Stored data entries
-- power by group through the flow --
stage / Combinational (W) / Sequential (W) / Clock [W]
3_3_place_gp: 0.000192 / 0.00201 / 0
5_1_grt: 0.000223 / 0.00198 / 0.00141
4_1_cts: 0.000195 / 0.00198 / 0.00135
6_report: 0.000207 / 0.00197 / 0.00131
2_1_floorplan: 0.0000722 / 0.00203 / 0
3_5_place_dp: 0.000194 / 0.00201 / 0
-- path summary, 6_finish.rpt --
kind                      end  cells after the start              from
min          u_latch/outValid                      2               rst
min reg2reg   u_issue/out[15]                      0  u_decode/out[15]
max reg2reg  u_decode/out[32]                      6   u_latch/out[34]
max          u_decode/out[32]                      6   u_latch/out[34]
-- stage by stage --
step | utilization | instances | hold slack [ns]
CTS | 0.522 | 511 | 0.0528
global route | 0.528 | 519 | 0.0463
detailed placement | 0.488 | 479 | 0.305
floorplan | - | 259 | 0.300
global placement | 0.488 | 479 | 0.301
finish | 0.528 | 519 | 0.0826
* * *
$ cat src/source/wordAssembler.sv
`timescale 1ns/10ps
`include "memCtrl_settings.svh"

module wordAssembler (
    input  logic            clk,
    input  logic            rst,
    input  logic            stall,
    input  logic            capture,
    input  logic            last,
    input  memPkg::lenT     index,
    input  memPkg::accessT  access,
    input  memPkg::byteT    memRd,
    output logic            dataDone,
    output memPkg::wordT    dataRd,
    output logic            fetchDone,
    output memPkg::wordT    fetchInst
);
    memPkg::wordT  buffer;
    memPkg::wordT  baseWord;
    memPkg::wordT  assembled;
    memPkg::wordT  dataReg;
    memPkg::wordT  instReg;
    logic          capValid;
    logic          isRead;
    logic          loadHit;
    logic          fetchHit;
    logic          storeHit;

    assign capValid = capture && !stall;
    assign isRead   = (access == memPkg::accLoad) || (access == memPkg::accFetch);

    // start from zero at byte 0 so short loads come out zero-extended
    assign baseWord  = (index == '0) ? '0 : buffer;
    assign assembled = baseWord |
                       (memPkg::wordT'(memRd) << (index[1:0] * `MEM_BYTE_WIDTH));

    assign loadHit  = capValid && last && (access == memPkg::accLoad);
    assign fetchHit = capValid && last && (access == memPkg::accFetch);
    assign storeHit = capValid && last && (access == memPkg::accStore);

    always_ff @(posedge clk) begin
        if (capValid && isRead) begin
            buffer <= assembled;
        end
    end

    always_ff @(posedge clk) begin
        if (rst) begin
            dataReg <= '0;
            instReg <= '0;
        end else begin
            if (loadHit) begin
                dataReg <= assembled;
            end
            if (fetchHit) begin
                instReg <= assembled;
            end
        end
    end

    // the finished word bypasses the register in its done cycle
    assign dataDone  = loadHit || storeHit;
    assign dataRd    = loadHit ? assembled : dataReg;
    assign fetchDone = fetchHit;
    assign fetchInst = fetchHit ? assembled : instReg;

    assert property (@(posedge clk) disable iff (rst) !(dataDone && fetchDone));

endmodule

# [INSTRUCTIONS TO FOLLOW]
In the records above, the line with "-- stage by" marks the start and the line with "finish | 0.528 | 519 | 0.0826" marks the end; copy that stretch exactly, both lines included, and nothing else.

# [SOLVED PROBLEM]
-- stage by stage --
step | utilization | instances | hold slack [ns]
CTS | 0.522 | 511 | 0.0528
global route | 0.528 | 519 | 0.0463
detailed placement | 0.488 | 479 | 0.305
floorplan | - | 259 | 0.300
global placement | 0.488 | 479 | 0.301
finish | 0.528 | 519 | 0.0826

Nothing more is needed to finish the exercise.